A lottery is a game in which numbers are drawn to determine who wins prizes. It can be used to award a wide variety of things, from kindergarten admission at a reputable school to units in a subsidized housing block to a vaccine for a new virus. Two types of lotteries are most familiar to people: those that dish out cash prizes to paying participants and those that happen in sports. The NBA holds a lottery every year to decide which team gets the first opportunity to pick a player from college.

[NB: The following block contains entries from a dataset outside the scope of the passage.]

This design comes from an exercise in tuning for small area, a short achievable clock period and few clock cycles per item on the open sky130 flow, not from production work.
In this exercise RTL edits were held to simulation tests only and were not proved equivalent to the original.

**design/flow/flow/run.sh**
```bash
#!/bin/bash
# Layout flow: the standard flow, with every port buffered by the
# smallest buffer (buf_1) instead of the delay buffer buffer_ports picks.
set -euo pipefail
export BUFFER_PORTS_ARGS="-buffer_cell sky130_fd_sc_hd__buf_1"
bash standard.sh synth > synth.log 2>&1
bash standard.sh > layout.log 2>&1
```
**design/flow/constraint.sdc**
```tcl
create_clock -name core_clock -period 10.0 [get_ports {clk}]
set_input_delay 2.0000 -clock core_clock [delete_from_list [all_inputs] [get_ports {clk}]]
set_output_delay 2.0000 -clock core_clock [all_outputs]
set_load 0.01 [all_outputs]
```
**design/flow/config.mk**
```make
export PLATFORM = sky130hd
export DESIGN_NAME = hmac_tag_check
export DESIGN_NICKNAME = hmac_tag_check
export VERILOG_FILES = /design/flow/design.v
export SDC_FILE = /design/flow/constraint.sdc
export NUM_CORES = 4
export LEC_CHECK = 0
export CAP_MARGIN = 20
export CORE_MARGIN = 2
export CORE_UTILIZATION = 60
export PLACE_DENSITY = 0.72
export SETUP_SLACK_MARGIN = 5
export SLEW_MARGIN = 20
```
**design/flow/standard.sh**
```bash
#!/bin/bash
# synth_recipe.tcl (not shown) runs the flow's synth.tcl, then flattens the netlist and writes it again
# the make line also repeats each setting of config.mk as NAME=value (left out here)
make -C /OpenROAD-flow-scripts/flow DESIGN_CONFIG=/design/flow/config.mk WORK_HOME=/design/flow/orfs CLKGATE_MAP_FILE= SYNTH_SCRIPT=/design/flow/synth_recipe.tcl "${@:-finish}"
```
**design/flow/design.v**
```verilog
module hmac_tag_check (
    input  wire         clk,
    input  wire         rst,         
    input  wire         start,
    output wire         ready,
    input  wire [255:0] key,         
    input  wire [255:0] tag,         
    input  wire [1:0]   tag_len,     
    input  wire [15:0]  msg_len,     
    input  wire         in_valid,
    output wire         in_ready,
    input  wire [31:0]  in_data,     
    output wire         done,
    output wire         pass,
    output wire [255:0] mac
);
    localparam [2:0] P_IDLE  = 3'd0,
                     P_PRE   = 3'd1,    
                     P_IKEY  = 3'd2,    
                     P_MSG   = 3'd3,    
                     P_OKEY  = 3'd4,    
                     P_OUTER = 3'd5,    
                     P_DONE  = 3'd6;    
    reg [2:0]   phase;
    reg [6:0]   bc;
    reg [5:0]   kc;          
    reg         civ;         
    reg [255:0] tag_r;
    reg [1:0]   tag_len_r;
    reg [15:0]  len_r;
    reg [15:0]  rem;         
    reg         rem_nz;      
    reg         padded;      
    reg         lastblk;     
    reg         lb_new;      
    reg [31:0]  a, b, c, d, e, f, g;
    reg [31:0]  p;           
    reg [31:0]  w [0:15];    
    reg [31:0]  ha [0:3];    
    reg [31:0]  he [0:3];    
    reg [31:0]  ks [0:7];    
    reg [31:0] k_t;
    always @(*) begin
        case (kc)
            6'd0:  k_t = 32'h428a2f98; 6'd1:  k_t = 32'h71374491;
            6'd2:  k_t = 32'hb5c0fbcf; 6'd3:  k_t = 32'he9b5dba5;
            6'd4:  k_t = 32'h3956c25b; 6'd5:  k_t = 32'h59f111f1;
            6'd6:  k_t = 32'h923f82a4; 6'd7:  k_t = 32'hab1c5ed5;
            6'd8:  k_t = 32'hd807aa98; 6'd9:  k_t = 32'h12835b01;
            6'd10: k_t = 32'h243185be; 6'd11: k_t = 32'h550c7dc3;
            6'd12: k_t = 32'h72be5d74; 6'd13: k_t = 32'h80deb1fe;
            6'd14: k_t = 32'h9bdc06a7; 6'd15: k_t = 32'hc19bf174;
            6'd16: k_t = 32'he49b69c1; 6'd17: k_t = 32'hefbe4786;
            6'd18: k_t = 32'h0fc19dc6; 6'd19: k_t = 32'h240ca1cc;
            6'd20: k_t = 32'h2de92c6f; 6'd21: k_t = 32'h4a7484aa;
            6'd22: k_t = 32'h5cb0a9dc; 6'd23: k_t = 32'h76f988da;
            6'd24: k_t = 32'h983e5152; 6'd25: k_t = 32'ha831c66d;
            6'd26: k_t = 32'hb00327c8; 6'd27: k_t = 32'hbf597fc7;
            6'd28: k_t = 32'hc6e00bf3; 6'd29: k_t = 32'hd5a79147;
            6'd30: k_t = 32'h06ca6351; 6'd31: k_t = 32'h14292967;
            6'd32: k_t = 32'h27b70a85; 6'd33: k_t = 32'h2e1b2138;
            6'd34: k_t = 32'h4d2c6dfc; 6'd35: k_t = 32'h53380d13;
            6'd36: k_t = 32'h650a7354; 6'd37: k_t = 32'h766a0abb;
            6'd38: k_t = 32'h81c2c92e; 6'd39: k_t = 32'h92722c85;
            6'd40: k_t = 32'ha2bfe8a1; 6'd41: k_t = 32'ha81a664b;
            6'd42: k_t = 32'hc24b8b70; 6'd43: k_t = 32'hc76c51a3;
            6'd44: k_t = 32'hd192e819; 6'd45: k_t = 32'hd6990624;
            6'd46: k_t = 32'hf40e3585; 6'd47: k_t = 32'h106aa070;
            6'd48: k_t = 32'h19a4c116; 6'd49: k_t = 32'h1e376c08;
            6'd50: k_t = 32'h2748774c; 6'd51: k_t = 32'h34b0bcb5;
            6'd52: k_t = 32'h391c0cb3; 6'd53: k_t = 32'h4ed8aa4a;
            6'd54: k_t = 32'h5b9cca4f; 6'd55: k_t = 32'h682e6ff3;
            6'd56: k_t = 32'h748f82ee; 6'd57: k_t = 32'h78a5636f;
            6'd58: k_t = 32'h84c87814; 6'd59: k_t = 32'h8cc70208;
            6'd60: k_t = 32'h90befffa; 6'd61: k_t = 32'ha4506ceb;
            6'd62: k_t = 32'hbef9a3f7; default: k_t = 32'hc67178f2;
        endcase
    end
    localparam [31:0] IV0 = 32'h6a09e667, IV1 = 32'hbb67ae85,
                      IV2 = 32'h3c6ef372, IV3 = 32'ha54ff53a,
                      IV4 = 32'h510e527f, IV5 = 32'h9b05688c,
                      IV6 = 32'h1f83d9ab, IV7 = 32'h5be0cd19;
    reg        rec;          
    reg  [4:0] rcnt;         
    reg        rs0;          
    reg        ri;           
    reg        pend;         
    reg  [4:0] jsave;        
    function [2:0] next_phase(input [2:0] ph, input lb);
        case (ph)
            P_PRE:   next_phase = P_IKEY;
            P_IKEY:  next_phase = P_MSG;
            P_MSG:   next_phase = lb ? P_OKEY : P_MSG;
            P_OKEY:  next_phase = P_OUTER;
            default: next_phase = P_DONE;
        endcase
    endfunction
    function need_f(input [2:0] ph, input [6:0] bcv, input rc, input r0,
                    input r1, input pd, input [4:0] js, input rnz, input lb);
        reg       nm, tr, fd, mf, rg;
        reg [2:0] fp;
        reg [3:0] fs;
        begin
            nm = !rc && !r0 && !r1;
            tr = nm && (bcv == 7'd63 || bcv == 7'd64);
            fp = tr ? next_phase(ph, lb) : ph;
            fs = (r0 || (nm && bcv == 7'd63)) ? 4'd0 :
                 (r1 || (nm && bcv == 7'd64)) ? 4'd1 : bcv[3:0] + 4'd2;
            fd = r0 || r1 || (nm && !pd && (tr || (bcv < 7'd14)));
            mf = fd && (fp == P_MSG);
            rg = !tr && ({1'b0, fs} < js);
            need_f = mf && rnz && !rg && !(lb && fs[3:1] == 3'b111 && !tr);
        end
    endfunction
    wire norm     = !rec && !rs0 && !ri;
    wire trans    = norm && (bc == 7'd63 || bc == 7'd64);   
    wire bc_end   = norm && (bc == 7'd64);
    wire init     = (bc_end && !pend) || ri;               
    wire in_block = (phase == P_IKEY) || (phase == P_MSG) ||
                    (phase == P_OKEY) || (phase == P_OUTER);
    wire [2:0] nphase = next_phase(phase, lastblk);        
    wire [2:0] fphase = trans ? nphase : phase;
    wire [3:0] fslot  = (rs0 || (norm && bc == 7'd63)) ? 4'd0 :
                        (ri  || (norm && bc == 7'd64)) ? 4'd1 : bc[3:0] + 4'd2;
    wire       feed   = rs0 || ri || (norm && !pend && (trans || (bc < 7'd14)));    
    wire       fkey   = (fphase == P_IKEY) || (fphase == P_OKEY);
    wire msg_feed  = feed && (fphase == P_MSG);
    wire len_slot  = lastblk && fslot[3:1] == 3'b111 && !trans;
    wire ring      = msg_feed && !trans && ({1'b0, fslot} < jsave);
    wire need_word = msg_feed && !ring && rem_nz && !len_slot;
    wire miss      = need_word && !in_valid;
    wire take_msg  = msg_feed && !ring && !miss;    
    reg [31:0] msg_word;
    always @(*) begin
        if (fslot == 4'd15 && lastblk)
            msg_word = {13'h0, len_r, 3'b000} + 32'd512;       
        else if (fslot == 4'd14 && lastblk)
            msg_word = 32'h0;
        else if (rem[15:2] != 14'd0)
            msg_word = in_data;
        else begin
            case (rem[1:0])
                2'd1:    msg_word = {in_data[31:24], 8'h80, 16'h0};
                2'd2:    msg_word = {in_data[31:16], 8'h80, 8'h0};
                2'd3:    msg_word = {in_data[31:8], 8'h80};
                default: msg_word = padded ? 32'h0 : 32'h80000000;
            endcase
        end
    end
    wire [31:0] kpad = (fphase == P_IKEY) ? 32'h36363636 : 32'h5c5c5c5c;
    reg  [31:0] blk_word;
    always @(*) begin
        case (fphase)
            P_MSG: blk_word = msg_word;
            P_OUTER: begin
                if (fslot[3] == 1'b0)  blk_word = ks[7];
                else if (fslot == 4'd8)  blk_word = 32'h80000000;
                else if (fslot == 4'd15) blk_word = 32'd768;     
                else                     blk_word = 32'h0;
            end
            default: blk_word = (fslot[3] == 1'b0) ? (ks[7] ^ kpad) : kpad;
        endcase
    end
    wire ks_shift = feed && fslot[3] == 1'b0 &&
                    (fphase == P_IKEY || fphase == P_OKEY || fphase == P_OUTER);
    wire [31:0] ws0 = {w[1][6:0], w[1][31:7]} ^ {w[1][17:0], w[1][31:18]} ^ (w[1] >> 3);
    wire [31:0] ws1 = {w[14][16:0], w[14][31:17]} ^ {w[14][18:0], w[14][31:19]} ^ (w[14] >> 10);
    wire [31:0] wnew = ws1 + w[9] + ws0 + w[0];
    wire [31:0] wtail = (rec || pend || ring || miss) ? w[0] : feed ? blk_word : wnew;
    wire [31:0] s0  = {a[1:0], a[31:2]} ^ {a[12:0], a[31:13]} ^ {a[21:0], a[31:22]};
    wire [31:0] s1  = {e[5:0], e[31:6]} ^ {e[10:0], e[31:11]} ^ {e[24:0], e[31:25]};
    wire [31:0] ch  = (e & f) ^ (~e & g);
    wire [31:0] maj = (a & b) ^ (a & c) ^ (b & c);
    wire [31:0] x1s = p ^ s1 ^ ch;
    wire [31:0] x1c = {((p & s1) | (p & ch) | (s1 & ch)), 1'b0} ;
    wire [31:0] xes = x1s ^ x1c ^ d;
    wire [31:0] xec = {((x1s & x1c) | (x1s & d) | (x1c & d)), 1'b0};
    wire [31:0] e_new = xes + xec;
    wire [31:0] x2s = x1s ^ x1c ^ s0;
    wire [31:0] x2c = {((x1s & x1c) | (x1s & s0) | (x1c & s0)), 1'b0};
    wire [31:0] x3s = x2s ^ x2c ^ maj;
    wire [31:0] x3c = {((x2s & x2c) | (x2s & maj) | (x2c & maj)), 1'b0};
    wire [31:0] a_new = x3s + x3c;
    wire        chain_zero = (rec && rcnt <= 5'd2) || (rs0 && !miss) || ri;
    wire        chain = (norm && in_block && (bc >= 7'd61) && (bc <= 7'd64)) || chain_zero;
    reg  [31:0] iva, ive;
    always @(*) begin
        case (bc[1:0])
            2'd1:    begin iva = IV3; ive = IV7; end    
            2'd2:    begin iva = IV2; ive = IV6; end    
            2'd3:    begin iva = IV1; ive = IV5; end    
            default: begin iva = IV0; ive = IV4; end    
        endcase
    end
    wire [31:0] suma = (civ ? iva : ha[3]) + (chain_zero ? 32'h0 : a);
    wire [31:0] sume = (civ ? ive : he[3]) + (chain_zero ? 32'h0 : e);
    wire [31:0] hnext = init ? (fkey ? IV7 : he[2]) : g;
    wire [31:0] p_new = hnext + k_t + w[15];
    reg done_r, ready_r, in_ready_r;
    assign ready    = ready_r;
    assign in_ready = in_ready_r;
    integer i;
    reg [2:0]  phase_n;
    reg [6:0]  bc_n;
    reg        rec_n, rs0_n, ri_n, pend_n, done_n, civ_n;
    reg [4:0]  rcnt_n;
    reg [4:0]  jsave_n;
    reg [15:0] rem_n;
    reg        padded_n, lastblk_n, lb_new_n;
    always @(*) begin
        phase_n = phase; bc_n = bc; rec_n = rec; rs0_n = rs0; ri_n = ri;
        pend_n = pend; rcnt_n = rcnt; jsave_n = jsave; rem_n = rem;
        padded_n = padded; lastblk_n = lastblk; lb_new_n = lb_new; civ_n = civ;
        done_n = 1'b0;
        if (ready) begin
            if (start) begin
                rem_n    = msg_len;
                padded_n = 1'b0;
                phase_n  = P_PRE;
                bc_n     = 7'd63;
                pend_n   = 1'b0;
            end else
                phase_n = P_IDLE;
        end else begin
            if (norm) begin
                bc_n = (bc == 7'd64) ? 7'd0 : bc + 7'd1;
                if (bc == 7'd63)
                    jsave_n = 5'd0;
                if (bc_end) begin
                    phase_n   = nphase;
                    civ_n     = (nphase == P_IKEY) || (nphase == P_OKEY);
                    lastblk_n = lb_new;
                    done_n    = (nphase == P_DONE);
                    pend_n    = 1'b0;
                    if (pend) begin      
                        rec_n  = 1'b1;
                        rcnt_n = 5'd2;
                    end
                end
            end
            if (rec) begin
                rcnt_n = rcnt - 5'd1;
                if (rcnt == 5'd1) begin
                    rec_n = 1'b0;
                    rs0_n = 1'b1;
                end
            end
            if (rs0 && !miss) begin
                rs0_n = 1'b0;
                ri_n  = 1'b1;
            end
            if (ri) begin
                ri_n      = 1'b0;
                bc_n      = 7'd0;
                lastblk_n = lb_new;
            end
            if (miss) begin
                if (norm && bc == 7'd63) begin
                    pend_n = 1'b1;           
                end else if (rs0) begin
                    rs0_n = 1'b1;            
                end else begin
                    jsave_n = {1'b0, fslot};
                    rs0_n   = 1'b0;
                    ri_n    = 1'b0;
                    rec_n   = 1'b1;
                    rcnt_n  = (fslot <= 4'd13) ? 5'd15 - {1'b0, fslot} :
                                                 5'd31 - {1'b0, fslot};
                end
            end
        end
        if (take_msg) begin
            if (fslot == 4'd0)
                lb_new_n = padded || (rem <= 16'd55);
            if (need_word) begin
                if (rem[15:2] != 14'd0) begin
                    rem_n = rem - 16'd4;
                end else begin
                    rem_n    = 16'd0;
                    padded_n = 1'b1;
                end
            end else if (!len_slot)
                padded_n = 1'b1;
        end
        if (rst) begin
            phase_n = P_IDLE;
            rec_n   = 1'b0;
            rs0_n   = 1'b0;
            ri_n    = 1'b0;
            pend_n  = 1'b0;
            done_n  = 1'b0;
        end
    end
    always @(posedge clk) begin
        phase   <= phase_n;
        bc      <= bc_n;
        rec     <= rec_n;
        rs0     <= rs0_n;
        ri      <= ri_n;
        pend    <= pend_n;
        rcnt    <= rcnt_n;
        jsave   <= jsave_n;
        rem     <= rem_n;
        rem_nz  <= (rem_n != 16'd0);
        padded  <= padded_n;
        lastblk <= lastblk_n;
        lb_new  <= lb_new_n;
        civ     <= civ_n;
        done_r  <= done_n;
        ready_r <= (phase_n == P_IDLE) || (phase_n == P_DONE);
        in_ready_r <= need_f(phase_n, bc_n, rec_n, rs0_n, ri_n, pend_n, jsave_n,
                             rem_n != 16'd0, lastblk_n);
        if (ready && start) begin
            tag_r     <= tag;
            tag_len_r <= tag_len;
            len_r     <= msg_len;
            for (i = 0; i < 8; i = i + 1)
                ks[i] <= key[32*i +: 32];
        end else if (ks_shift) begin
            for (i = 1; i < 8; i = i + 1)
                ks[i] <= ks[i - 1];
            ks[0] <= ks[7];
        end else if (phase == P_OKEY && bc == 7'd10) begin
            ks[7] <= ha[0]; ks[6] <= ha[1]; ks[5] <= ha[2]; ks[4] <= ha[3];
            ks[3] <= he[0]; ks[2] <= he[1]; ks[1] <= he[2]; ks[0] <= he[3];
        end
        if (chain) begin
            ha[0] <= suma; ha[1] <= ha[0]; ha[2] <= ha[1]; ha[3] <= ha[2];
            he[0] <= sume; he[1] <= he[0]; he[2] <= he[1]; he[3] <= he[2];
        end
    end
    always @(posedge clk) begin
        for (i = 0; i < 15; i = i + 1)
            w[i] <= w[i + 1];
        w[15] <= wtail;
        if (init) begin
            if (fkey) begin
                a <= IV0; b <= IV1; c <= IV2; d <= IV3;
                e <= IV4; f <= IV5; g <= IV6;
            end else begin
                a <= suma;  b <= ha[0]; c <= ha[1]; d <= ha[2];
                e <= sume;  f <= he[0]; g <= he[1];
            end
        end else begin
            a <= a_new; b <= a; c <= b; d <= c;
            e <= e_new; f <= e; g <= f;
        end
        p  <= p_new;
        kc <= (ri_n || (!rec_n && !rs0_n && bc_n == 7'd64)) ? 6'd0 : kc + 6'd1;
    end
    assign mac  = {ha[0], ha[1], ha[2], ha[3], he[0], he[1], he[2], he[3]};
    assign done = done_r;
    wire [255:0] tag_mask = (tag_len_r == 2'd0) ? {{80{1'b1}},  176'h0} :
                            (tag_len_r == 2'd1) ? {{128{1'b1}}, 128'h0} :
                                                  {256{1'b1}};
    wire [255:0] diff_n = {32'h0, ha[0] ^ tag_r[223:192], ha[1] ^ tag_r[191:160],
                           ha[2] ^ tag_r[159:128], 32'h0, he[0] ^ tag_r[95:64],
                           he[1] ^ tag_r[63:32], he[2] ^ tag_r[31:0]};
    reg eq6_r;
    always @(posedge clk)
        eq6_r <= ((diff_n & tag_mask) == 256'h0);
    assign pass = eq6_r && (ha[0] == tag_r[255:224]) &&
                  (tag_len_r[1] == 1'b0 || he[0] == tag_r[127:96]);
endmodule
```
==> results of run 1 <==
[synth_stat cells, drive strengths merged (34+ instances only)]
cell type,number,share of area (%)
mux2i,307,4.0
o211ai,37,0.37
nand2b,46,0.38
o22ai,43,0.35
inv,365,1.8
nand2,507,2.5
dfxtp,848,22
a21oi,287,1.9
buf,57,0.32
o21ai,516,3.4
o22a,94,1.1
fa,219,5.8
a21o,72,0.71
xnor2,373,4.3
ha,222,3.7
and3,35,0.29
and2,80,0.66
nor3,77,0.53
edfxtp,793,31
nand4,45,0.37
xor2,306,3.5
clkbuf,279,1.4
nand3,84,0.55
o21a,38,0.38
a211oi,34,0.34
a31oi,39,0.32
nor2,277,1.4
a22o,82,0.95
nor4,67,0.56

State-sponsored lotteries have become a major source of government revenue, and they have developed broad popular support. They are generally not viewed as a tax, in part because the winnings are paid out in lump sums over several years rather than in equal annual installments (which would be seen as an implicit increase in taxes). State lotteries also develop large and specific constituencies such as convenience store owners; suppliers of lottery equipment (heavy contributions by these businesses to state political campaigns are widely reported); teachers (in states in which lotteries raise funds for education); state legislators (who quickly grow accustomed to a steady flow of tax revenues); and players themselves (who regularly spend $50 to $100 a week on tickets).
But even though many people play the lottery for the money, it isn’t the main reason they do so. Rather, the real reason is that people plain old like to gamble. Lotteries appeal to this inextricable human impulse, and they know it. They entice people to participate by dangling the promise of instant riches in an age of inequality and limited social mobility.